Что касается чистейшей московской речи и письма, то Азарий унаследовал все это от отца, который не прощал никаких погрешностей в русском языке. Передо мной стопка его писем и открыток. Они написаны четким бисерным почерком, с педантичным соблюдением всех знаков препинания. И некоторые его описания настолько живы и образны, что могли бы стать частью литературного рассказа. Вот как, например, он описывает в свои 74 года приезд в деревню Кинель-Черкассы, куда его закинула судьба во время эвакуации:

“Село очень большое. Ни мостовой, ни тротуара нет. Улица вся покрыта травой, и на ней пасутся путаные лошади. Дома одноэтажные деревянные, крытые соломой и железом, позади которых огороды. Небо широкое, широкое, воздух чистый и обильный. Днем жарко, ночью холодно. Во время дождей образуется грязь невылазная, липкая, но через день все высыхает и можно ходить без галош. Для меня здешний воздух благотворный и я чувствую себя довольно прилично. Нехорошо только, что не работает электричество, хотя оно проведено. Приходится рано спать ложиться, в 8 ч. по нашему времени, по московскому в 7. Здесь будет хорошо, по-видимому, до октября месяца. С октября начнутся дожди и холода. Дожди тропические и холода арктические - до 50 градусов ниже нуля...” Заканчивается письмо на оптимистичной ноте: “Знаете ли, дорогие дети, мне хочется жить.
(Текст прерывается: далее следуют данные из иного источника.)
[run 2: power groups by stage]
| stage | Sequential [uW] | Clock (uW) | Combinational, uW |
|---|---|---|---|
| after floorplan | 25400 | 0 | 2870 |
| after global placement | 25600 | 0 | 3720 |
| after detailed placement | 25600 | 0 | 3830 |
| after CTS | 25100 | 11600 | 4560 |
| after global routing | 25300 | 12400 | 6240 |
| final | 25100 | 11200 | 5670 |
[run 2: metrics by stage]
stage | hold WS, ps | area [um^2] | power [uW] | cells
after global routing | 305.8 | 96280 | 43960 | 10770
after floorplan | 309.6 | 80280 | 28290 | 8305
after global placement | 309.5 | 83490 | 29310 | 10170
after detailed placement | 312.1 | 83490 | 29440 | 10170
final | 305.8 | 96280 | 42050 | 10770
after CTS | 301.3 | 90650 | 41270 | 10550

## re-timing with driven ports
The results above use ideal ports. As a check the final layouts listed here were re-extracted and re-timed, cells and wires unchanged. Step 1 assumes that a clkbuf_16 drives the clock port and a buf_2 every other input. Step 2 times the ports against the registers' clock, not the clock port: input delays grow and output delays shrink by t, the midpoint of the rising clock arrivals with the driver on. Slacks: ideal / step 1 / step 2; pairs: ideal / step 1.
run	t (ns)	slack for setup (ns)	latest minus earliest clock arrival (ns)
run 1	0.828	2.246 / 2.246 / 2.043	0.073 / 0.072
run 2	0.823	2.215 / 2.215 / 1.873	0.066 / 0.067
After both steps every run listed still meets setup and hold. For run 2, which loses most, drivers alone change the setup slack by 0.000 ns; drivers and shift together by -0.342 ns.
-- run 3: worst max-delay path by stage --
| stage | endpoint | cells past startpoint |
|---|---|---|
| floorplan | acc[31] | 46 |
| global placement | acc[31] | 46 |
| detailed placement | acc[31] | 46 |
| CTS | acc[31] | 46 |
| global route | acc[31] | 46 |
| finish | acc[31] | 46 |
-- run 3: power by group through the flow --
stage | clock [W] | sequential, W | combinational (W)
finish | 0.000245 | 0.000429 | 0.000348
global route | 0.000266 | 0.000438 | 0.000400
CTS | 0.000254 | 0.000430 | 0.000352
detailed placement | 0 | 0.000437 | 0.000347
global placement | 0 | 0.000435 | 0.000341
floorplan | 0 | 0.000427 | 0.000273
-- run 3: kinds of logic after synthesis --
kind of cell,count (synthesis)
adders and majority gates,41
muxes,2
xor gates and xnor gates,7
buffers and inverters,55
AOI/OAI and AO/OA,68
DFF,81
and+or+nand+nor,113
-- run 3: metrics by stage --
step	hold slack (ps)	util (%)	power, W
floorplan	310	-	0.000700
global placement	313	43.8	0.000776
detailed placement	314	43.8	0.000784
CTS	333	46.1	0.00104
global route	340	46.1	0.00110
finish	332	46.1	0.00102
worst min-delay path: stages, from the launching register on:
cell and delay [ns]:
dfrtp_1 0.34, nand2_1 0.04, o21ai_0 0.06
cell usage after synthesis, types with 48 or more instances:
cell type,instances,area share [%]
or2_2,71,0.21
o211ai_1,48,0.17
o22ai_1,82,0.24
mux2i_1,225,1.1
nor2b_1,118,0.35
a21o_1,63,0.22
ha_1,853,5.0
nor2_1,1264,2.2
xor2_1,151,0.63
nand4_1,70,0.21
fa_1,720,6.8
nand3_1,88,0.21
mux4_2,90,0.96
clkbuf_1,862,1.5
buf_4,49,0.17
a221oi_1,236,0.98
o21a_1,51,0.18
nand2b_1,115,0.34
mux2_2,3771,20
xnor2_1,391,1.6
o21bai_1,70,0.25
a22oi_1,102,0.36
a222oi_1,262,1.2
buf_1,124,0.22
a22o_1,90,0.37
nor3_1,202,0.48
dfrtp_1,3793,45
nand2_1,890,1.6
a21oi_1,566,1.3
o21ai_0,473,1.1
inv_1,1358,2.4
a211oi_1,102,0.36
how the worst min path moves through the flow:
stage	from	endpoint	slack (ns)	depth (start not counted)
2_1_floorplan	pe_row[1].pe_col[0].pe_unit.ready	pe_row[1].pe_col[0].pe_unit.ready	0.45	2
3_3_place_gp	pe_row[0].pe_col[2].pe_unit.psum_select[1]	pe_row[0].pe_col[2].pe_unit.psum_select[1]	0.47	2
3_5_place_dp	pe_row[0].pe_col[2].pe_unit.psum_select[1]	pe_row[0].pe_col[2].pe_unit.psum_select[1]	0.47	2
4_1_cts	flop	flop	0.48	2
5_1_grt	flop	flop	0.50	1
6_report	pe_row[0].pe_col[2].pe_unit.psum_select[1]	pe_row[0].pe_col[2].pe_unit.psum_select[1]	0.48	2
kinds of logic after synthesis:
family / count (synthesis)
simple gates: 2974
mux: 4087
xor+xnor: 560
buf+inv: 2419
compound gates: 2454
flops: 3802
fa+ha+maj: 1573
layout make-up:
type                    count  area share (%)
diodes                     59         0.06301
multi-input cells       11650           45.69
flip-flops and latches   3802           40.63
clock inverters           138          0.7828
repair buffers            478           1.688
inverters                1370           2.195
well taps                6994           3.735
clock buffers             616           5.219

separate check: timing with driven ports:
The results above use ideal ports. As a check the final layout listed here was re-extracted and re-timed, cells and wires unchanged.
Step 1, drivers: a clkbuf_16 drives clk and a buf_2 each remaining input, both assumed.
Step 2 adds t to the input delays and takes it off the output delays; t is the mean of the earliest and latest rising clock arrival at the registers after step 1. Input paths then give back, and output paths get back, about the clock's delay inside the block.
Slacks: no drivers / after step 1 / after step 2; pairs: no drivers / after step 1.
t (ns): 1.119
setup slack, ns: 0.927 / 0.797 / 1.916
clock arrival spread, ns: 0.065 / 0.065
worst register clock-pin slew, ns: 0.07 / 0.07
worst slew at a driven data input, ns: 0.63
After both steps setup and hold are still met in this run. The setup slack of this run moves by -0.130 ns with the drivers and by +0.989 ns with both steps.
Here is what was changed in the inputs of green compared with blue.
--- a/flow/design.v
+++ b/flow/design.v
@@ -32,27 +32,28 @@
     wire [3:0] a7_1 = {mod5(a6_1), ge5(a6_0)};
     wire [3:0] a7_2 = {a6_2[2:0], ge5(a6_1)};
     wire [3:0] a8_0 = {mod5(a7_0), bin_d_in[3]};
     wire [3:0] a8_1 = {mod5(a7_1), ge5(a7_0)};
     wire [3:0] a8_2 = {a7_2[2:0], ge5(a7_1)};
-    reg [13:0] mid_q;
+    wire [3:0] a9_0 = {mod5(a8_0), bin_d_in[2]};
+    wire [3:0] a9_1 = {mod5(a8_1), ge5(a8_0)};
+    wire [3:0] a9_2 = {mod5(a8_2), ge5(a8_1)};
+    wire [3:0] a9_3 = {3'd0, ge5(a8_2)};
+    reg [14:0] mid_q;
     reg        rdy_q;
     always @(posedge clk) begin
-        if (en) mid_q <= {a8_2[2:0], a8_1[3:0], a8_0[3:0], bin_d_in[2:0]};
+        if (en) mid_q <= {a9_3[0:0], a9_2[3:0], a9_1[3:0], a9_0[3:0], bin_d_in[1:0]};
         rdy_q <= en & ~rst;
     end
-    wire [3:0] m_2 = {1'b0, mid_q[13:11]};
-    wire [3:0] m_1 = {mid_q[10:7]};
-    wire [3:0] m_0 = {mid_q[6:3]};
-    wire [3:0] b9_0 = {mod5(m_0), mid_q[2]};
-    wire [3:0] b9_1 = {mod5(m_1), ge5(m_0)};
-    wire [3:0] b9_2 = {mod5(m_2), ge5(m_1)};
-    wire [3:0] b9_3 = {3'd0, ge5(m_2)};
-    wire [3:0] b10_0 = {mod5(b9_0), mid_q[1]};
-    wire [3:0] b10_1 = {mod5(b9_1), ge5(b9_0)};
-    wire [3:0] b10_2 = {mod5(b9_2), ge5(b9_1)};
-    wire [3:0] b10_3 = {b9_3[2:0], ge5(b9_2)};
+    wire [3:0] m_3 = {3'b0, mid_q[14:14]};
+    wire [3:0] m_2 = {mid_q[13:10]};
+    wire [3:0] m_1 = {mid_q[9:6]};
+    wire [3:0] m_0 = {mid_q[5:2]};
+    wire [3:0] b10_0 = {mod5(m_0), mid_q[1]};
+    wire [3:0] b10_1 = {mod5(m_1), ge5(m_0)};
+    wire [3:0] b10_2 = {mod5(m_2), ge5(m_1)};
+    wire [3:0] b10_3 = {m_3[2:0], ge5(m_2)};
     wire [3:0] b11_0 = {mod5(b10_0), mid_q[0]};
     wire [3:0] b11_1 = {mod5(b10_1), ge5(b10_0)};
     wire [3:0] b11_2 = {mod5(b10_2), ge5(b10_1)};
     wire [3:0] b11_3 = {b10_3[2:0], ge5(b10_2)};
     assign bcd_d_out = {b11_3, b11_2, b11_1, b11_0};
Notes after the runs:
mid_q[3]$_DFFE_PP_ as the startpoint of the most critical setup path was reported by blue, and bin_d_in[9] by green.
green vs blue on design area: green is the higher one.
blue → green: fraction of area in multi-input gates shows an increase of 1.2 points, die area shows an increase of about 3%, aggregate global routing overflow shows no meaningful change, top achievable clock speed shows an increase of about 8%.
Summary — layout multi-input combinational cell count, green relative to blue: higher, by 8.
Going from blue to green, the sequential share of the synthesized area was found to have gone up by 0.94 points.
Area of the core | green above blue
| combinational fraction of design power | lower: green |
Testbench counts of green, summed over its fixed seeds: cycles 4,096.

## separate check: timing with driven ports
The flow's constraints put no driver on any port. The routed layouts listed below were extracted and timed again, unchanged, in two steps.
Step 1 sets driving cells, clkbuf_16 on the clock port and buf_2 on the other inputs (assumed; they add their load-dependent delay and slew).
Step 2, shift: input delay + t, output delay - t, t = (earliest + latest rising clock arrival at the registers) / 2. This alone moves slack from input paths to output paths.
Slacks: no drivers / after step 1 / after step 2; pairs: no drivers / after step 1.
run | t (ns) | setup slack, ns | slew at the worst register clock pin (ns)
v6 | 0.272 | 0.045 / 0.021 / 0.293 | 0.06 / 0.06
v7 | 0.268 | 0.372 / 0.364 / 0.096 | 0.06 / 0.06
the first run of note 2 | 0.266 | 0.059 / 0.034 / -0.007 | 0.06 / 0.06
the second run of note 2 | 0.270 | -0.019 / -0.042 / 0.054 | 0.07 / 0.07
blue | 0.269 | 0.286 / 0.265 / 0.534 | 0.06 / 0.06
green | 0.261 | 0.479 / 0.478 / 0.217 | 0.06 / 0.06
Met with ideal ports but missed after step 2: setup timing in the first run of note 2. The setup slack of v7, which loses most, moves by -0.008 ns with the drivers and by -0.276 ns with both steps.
Мне хочется дожить до того, как погибнет Гитлер, как рухнут все его планы и как осуществится декларация Рузвельта и Черчилля. (Письмо датировано днем моего рождения, 27 августа,1941г.).

Последующие его письма полны тревоги за нас, особенно за сыновей Эммануила и Александра (мы звали их Нулей и Нодей). Он чувствовал, что от него скрывают какую-то трагедию, требовал, чтобы и Нуля, и Нодя срочно написали хотя бы одну фразу: “Я жив”. Но Нуля не мог уже написать этого, он погиб во время бомбежки, когда дежурил на крыше московского здания на Садово-Кудринской, что напротив Филатовской больницы. Фашисты метили в эту больницу, но фугасная бомба попала в дом Нули. На следующий день Асаф и Нодя в развалинах нашли оторванную руку и по тонким пальцам музыканта узнали - это рука Нули. Нодя не мог долго писать отцу еще и потому, что во время другой бомбежки осколок залетел в комнату, где спал его грудной сын, и убил его.
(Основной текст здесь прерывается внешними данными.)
Source: an optimization exercise on an open RTL-to-GDS flow (aim: small area). Production flows keep margins and buffers that such runs may drop. Function was checked by simulation only, so behaviour that the tests miss may differ from the original. The flow treats the clock pin as an ideal source, which a real chip does not have.

## PE_Matrix
module PE_Matrix(
    input clk,
    input rst,                 
    input [47:0] enable,       
    input [11:0] read_weight,  
    input [11:0] read_data,    
    input [11:0] forwarding_enable,  
    input [31:0] data_bus,     
    input [31:0] weight_bus,   
    input [127:0] partial_sum,  
    output [127:0] accumulated_output  
);
    genvar i;
    generate
        for (i = 0; i < 4; i = i + 1) begin : pe_array_block
            PE_Array pe_array(
                .clk(clk),
                .rst(rst),
                .enable(enable[i*12 +: 12]),
                .read_weight(read_weight),
                .read_data(read_data),
                .forwarding_enable(forwarding_enable),
                .data_bus(data_bus[7:0]),
                .weight_bus(weight_bus[i*8 +: 8]),
                .partial_sum(partial_sum[i*32 +: 32]),
                .accumulated_output(accumulated_output[i*32 +: 32])
            );
        end
    endgenerate
endmodule
export LEC_CHECK = 0
export CAP_MARGIN = 20
export CORE_MARGIN = 2
export CORE_UTILIZATION = 40
export CTS_BUF_LIST = sky130_fd_sc_hd__clkbuf_16
export CTS_CLUSTER_DIAMETER = 100
export CTS_CLUSTER_SIZE = 24
export PLACE_DENSITY = 0.6
export SLEW_MARGIN = 20
export SYNTH_HIERARCHICAL = 1
create_clock -name core_clock -period 5.0 [get_ports {clk}]
standard.sh (not shown) runs the stock make flow with config.mk's settings and CLKGATE_MAP_FILE= SYNTH_SCRIPT=/design/flow/synth_recipe.tcl, a recipe that flattens the netlist after the stock synthesis.
==> flow/flow/run.sh <==
#!/bin/bash
set -euo pipefail
bash standard.sh synth > synth.log 2>&1
sdc=orfs/results/$FLOW_PLATFORM/PE_Matrix/base/1_synth.sdc
test -f "$sdc"
# placement-time hint of the later clock; flow/skew.tcl removes it after CTS
echo 'set_clock_latency 1.0 [get_pins *accum_tree.sum_a*/CLK]' >> "$sdc"
SKIP_CTS_REPAIR_TIMING=1 POST_CTS_TCL="$PWD/flow/skew.tcl" bash standard.sh finish > layout.log 2>&1
==> flow/flow/skew.tcl <==
set dly_cell sky130_fd_sc_hd__clkdlybuf4s50_1
set n_dly 1
set pins_all [get_pins *accum_tree.sum_a*/CLK]
unset_clock_latency $pins_all

proc driver_of { pin } {
  set net [get_nets -of_objects $pin]
  return [get_cells -of_objects [get_pins -of_objects $net -filter "direction == output"]]
}

set groups [dict create]
foreach pin $pins_all {
  dict lappend groups [get_full_name [get_nets -of_objects $pin]] $pin
}
set arrays [dict create]
set i 0
dict for {net pins} $groups {
  set n [llength $pins]
  set cell [expr {$n <= 6 ? "sky130_fd_sc_hd__clkbuf_4" : ($n <= 12 ? "sky130_fd_sc_hd__clkbuf_8" : "sky130_fd_sc_hd__clkbuf_16")}]
  insert_buffer -buffer_cell $cell -net [get_nets $net] -load_pins $pins \
    -buffer_name skewbuf_$i -net_name skewnet_$i
  set b [driver_of [lindex $pins 0]]
  regexp {pe_array_block\[(\d+)\]} [get_full_name [lindex $pins 0]] -> a
  dict lappend arrays $a [sta::find_pin "[get_full_name $b]/A"]
  incr i
}
dict for {a bpins} $arrays {
  if { [llength $bpins] > 1 } {
    insert_buffer -buffer_cell sky130_fd_sc_hd__clkbuf_8 -load_pins $bpins -load_pins_on_diff_nets \
      -buffer_name skewroot_$a -net_name skewrootnet_$a
    set load [sta::find_pin "[get_full_name [driver_of [lindex $bpins 0]]]/A"]
  } else {
    set load [lindex $bpins 0]
  }
  for {set k 0} {$k < $n_dly} {incr k} {
    insert_buffer -buffer_cell $dly_cell -load_pins [list $load] \
      -buffer_name skewdly_${a}_$k -net_name skewdlynet_${a}_$k
    set load [sta::find_pin "[get_full_name [driver_of $load]]/A"]
  }
}
puts "skew: [llength $pins_all] sum_a clock pins in [dict size $groups] groups, [dict size $arrays] branches"
detailed_placement
estimate_parasitics -placement
report_clock_skew

# what the standard CTS step does after clock tree synthesis
repair_timing_helper
detailed_placement
check_placement -verbose
Change:
==> flow/flow/run.sh (replaced) <==
#!/bin/bash
set -euo pipefail
bash standard.sh synth > synth.log 2>&1
sdc=orfs/results/$FLOW_PLATFORM/PE_Matrix/base/1_synth.sdc
test -f "$sdc"
# placement-time hint of the later clock; flow/skew.tcl removes it after CTS
echo 'set_clock_latency 1.5 [get_pins *accum_tree.sum_a*/CLK]' >> "$sdc"
# clock tree synthesis as the standard flow runs it, without dummy loads
cts_args="-sink_clustering_enable -repair_clock_nets -sink_clustering_size 24"
cts_args="$cts_args -sink_clustering_max_diameter 100 -buf_list sky130_fd_sc_hd__clkbuf_16 -dont_use_dummy_load"
# ports buffered with the smallest buffer
CTS_ARGS="$cts_args" SKIP_CTS_REPAIR_TIMING=1 POST_CTS_TCL="$PWD/flow/skew.tcl" \
  BUFFER_PORTS_ARGS="-buffer_cell sky130_fd_sc_hd__buf_1" bash standard.sh finish > layout.log 2>&1
--- a/flow/flow/skew.tcl
+++ b/flow/flow/skew.tcl
@@ -1,3 +1,3 @@
 set dly_cell sky130_fd_sc_hd__clkdlybuf4s50_1
-set n_dly 1
+set n_dly 2
 set pins_all [get_pins *accum_tree.sum_a*/CLK]
@@ -40,2 +40,21 @@
 }
+# The later clock leaves less time between a clock edge and the release of the
+# reset at the sum_a registers' asynchronous set pins (removal check): give
+# each array's sum_a set pins a delay cell and a buffer of their own, which
+# delay the reset to them a little (its recovery check has ample slack).
+foreach a {0 1 2 3} {
+  set rpins {}
+  foreach pin $pins_all {
+    if { [string match "pe_array_block?$a?.*" [get_full_name $pin]] } {
+      lappend rpins [sta::find_pin "[get_full_name [get_cells -of_objects $pin]]/SET_B"]
+    }
+  }
+  if { [llength $rpins] > 0 } {
+    insert_buffer -buffer_cell sky130_fd_sc_hd__buf_8 -load_pins $rpins -load_pins_on_diff_nets \
+      -buffer_name skewrst_$a -net_name skewrstnet_$a
+    set load [sta::find_pin "[get_full_name [driver_of [lindex $rpins 0]]]/A"]
+    insert_buffer -buffer_cell $dly_cell -load_pins [list $load] \
+      -buffer_name skewrstdly_$a -net_name skewrstdlynet_$a
+  }
+}
 puts "skew: [llength $pins_all] sum_a clock pins in [dict size $groups] groups, [dict size $arrays] branches"
Outcome: Wire length goes up by 2.5%; flip-flop and latch count does not change; cell count came out lower by 1.7%; clock skew came out higher by 440 ps; final area went down by 2.5%; worst hold slack loses 17 ps.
А письма отца становились все более отчаянными, по почерку, теперь уже нетвердому, дряблому, мы чувствовали, что он тяжело болен. Наконец, мне удалось вырваться к нему. Ехала я из Куйбышева на переполненном поезде, который за 20км. от Кинель-Черкассы поворачивал в сторону, так что пришлось с помощью проводника спрыгнуть на ходу, а потом по шпалам идти 20 км. Наглотавшись холодного воздуха и едва не падая от тяжелой ноши, я доплелась до дома, где отец с семьей снимал комнату, свалилась и проспала 12 часов. Отца я увидела совсем плохим: с ним случился удар, и он едва владел речью. Я была потрясена условиями их житья: изба была грязная, на стенах ползали клопы, уборной не было - только выгребная яма на улице. Я привезла много продуктов, а главное водки, чтобы задобрить хозяев, которые прекратили топить. Но через несколько дней после моего отъезда он умер. Закопали его в лед, только весной удалось похоронить в землю.
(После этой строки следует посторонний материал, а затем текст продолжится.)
Context: an optimization exercise on an open-source flow, tuned for small area, a short achievable clock period and few clock cycles per item. The choices shown serve that exercise and are no tape-out recipe. At most, simulation tests tie the RTL to the original design; equivalence was not proved. No activity file was given, so power comes from the tool's default toggle rates.

## the previous run
==> flow/design.v <==
module CORDIC (
    input clk,
    input rst,
    input input_ready,
    input [15:0] angle,
    output reg output_ready,
    output reg signed [15:0] cosine_out,
    output reg signed [15:0] sine_out
);
    reg               busy;
    reg        [3:0]  m;      
    reg               d1;     
    reg               up;     
    reg signed [16:0] r;      
    reg               first;  
    function [16:0] bk_add;
        input [16:0] a, b;
        input        cin;
        input integer w;
        reg [16:0] g, p, G, P, c;
        integer i, d;
        begin
            g = a & b;
            p = a ^ b;
            G = g;
            P = p;
            for (d = 1; d < 17; d = d * 2)
                for (i = 2 * d - 1; i < 17; i = i + 2 * d) begin
                    G[i] = G[i] | (P[i] & G[i - d]);
                    P[i] = P[i] & P[i - d];
                end
            for (d = 8; d >= 1; d = d / 2)
                for (i = 3 * d - 1; i < 17; i = i + 2 * d) begin
                    G[i] = G[i] | (P[i] & G[i - d]);
                    P[i] = P[i] & P[i - d];
                end
            c[0] = cin;
            for (i = 1; i < 17; i = i + 1)
                c[i] = G[i - 1] | (P[i - 1] & cin);
            bk_add = p ^ c;
        end
    endfunction
    wire in_d1 = (angle >= 16'd11520);
    wire in_d2 = in_d1 ? (angle >= 16'd18321) : (angle >= 16'd4719);
    wire [3:0] m_next = busy ? m + 4'd1 : 4'd0;
    reg [10:0] t_next;
    always @* begin
        case (m_next)
            4'd0: t_next = 11'd1824;
            4'd1: t_next = 11'd915;
            4'd2: t_next = 11'd458;
            4'd3: t_next = 11'd205;
            4'd4: t_next = 11'd115;
            4'd5: t_next = 11'd57;
            4'd6: t_next = 11'd29;
            4'd7: t_next = 11'd14;
            4'd8: t_next = 11'd7;
            4'd9: t_next = 11'd4;
            4'd10: t_next = 11'd2;
            4'd11: t_next = 11'd1;
            4'd12: t_next = 11'd1;
            default: t_next = 11'd1;
        endcase
    end
    reg [10:0] t;
    wire signed [16:0] k0 = d1 ? (up ? -17'sd21914 : -17'sd14728)
                               : (up ? -17'sd8312 : -17'sd1126);
    wire [16:0] k = first ? k0 : ({17{up}} ^ {6'd0, t});
    wire signed [16:0] r_n = bk_add(r, k, up & ~first, 17);
    wire signed [15:0] c3 = d1 ? (up ? 16'sd2488 : 16'sd17410)
                               : (up ? 16'sd27360 : 16'sd32334);
    wire signed [15:0] s3 = d1 ? (up ? 16'sd32334 : 16'sd27360)
                               : (up ? 16'sd17410 : 16'sd2488);
    wire signed [15:0] ss = busy ? (sine_out >>> 3) >>> m : 16'sd0;
    wire signed [15:0] cs = busy ? (cosine_out >>> 3) >>> m : 16'sd0;
    wire [16:0] c_w = bk_add({1'b0, cosine_out}, {1'b0, ss ^ {16{up}}}, up, 16);
    wire signed [15:0] c_n = c_w[15:0];
    wire [16:0] s_w = bk_add({1'b0, sine_out}, {1'b0, cs ^ {16{~up}}}, ~up, 16);
    wire signed [15:0] s_n = s_w[15:0];
    always @(posedge clk) begin
        if (rst) begin
            busy <= 1'b0;
            output_ready <= 1'b0;
        end else if (busy) begin
            if (m == 4'd12) begin
                busy <= 1'b0;
                output_ready <= 1'b1;
            end
        end else if (input_ready) begin
            busy <= 1'b1;
            output_ready <= 1'b0;
        end
        cosine_out <= first ? c3 : c_n;
        sine_out <= first ? s3 : s_n;
        first <= ~busy;
        t <= t_next;
        if (busy) begin
            m <= m + 4'd1;
            r <= r_n;
            up <= ~r_n[16];
        end else begin
            m <= 4'd15;
            r <= {1'b0, angle};
            d1 <= in_d1;
            up <= in_d2;
        end
    end
endmodule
Ужасная смерть, но хотя бы судьба пощадила его в одном: он не знал, какие трагедии выпали на долю его семьи. Не так давно я получила из Израиля поразительную фотографию. Она была сделана в 1933г., когда мы с Асафом гастролировали в Европе и несколько дней провели в Германии. Гитлер уже пришел к власти, при нас в Берлине произошел поджег рейхстага, по улицам маршировали штурмовики. И вот в такой атмосфере состоялась встреча с нашими европейскими родственниками из Франкфурта и Парижа, с двумя братьями моего отца и их детьми. На фотографии 12 человек, включая Асафа и меня. Шесть из них погибли в фашистских концентрационных лагерях, а оставшихся в живых разметало по всему свету: сейчас они живут в Израиле, Англии, Южной Африке. За редким исключением уничтожены были три ветви семьи Мессереров: французская, германская и литовская. Я надеюсь, что память о них, так же как и память о моих родителях, сохранят внуки и правнуки - люди нового поколения, которое бережно восстанавливает культурные ценности, пропавшие в Холокосте.

1 Плисецкая М. Я, Майя Плисецкая. М., Изд-во «Новости», 1994, с.1- 496.

2 Катанян В.В. Прикосновение к идолам. М., Изд-во «Вагирус», 1997, с.206.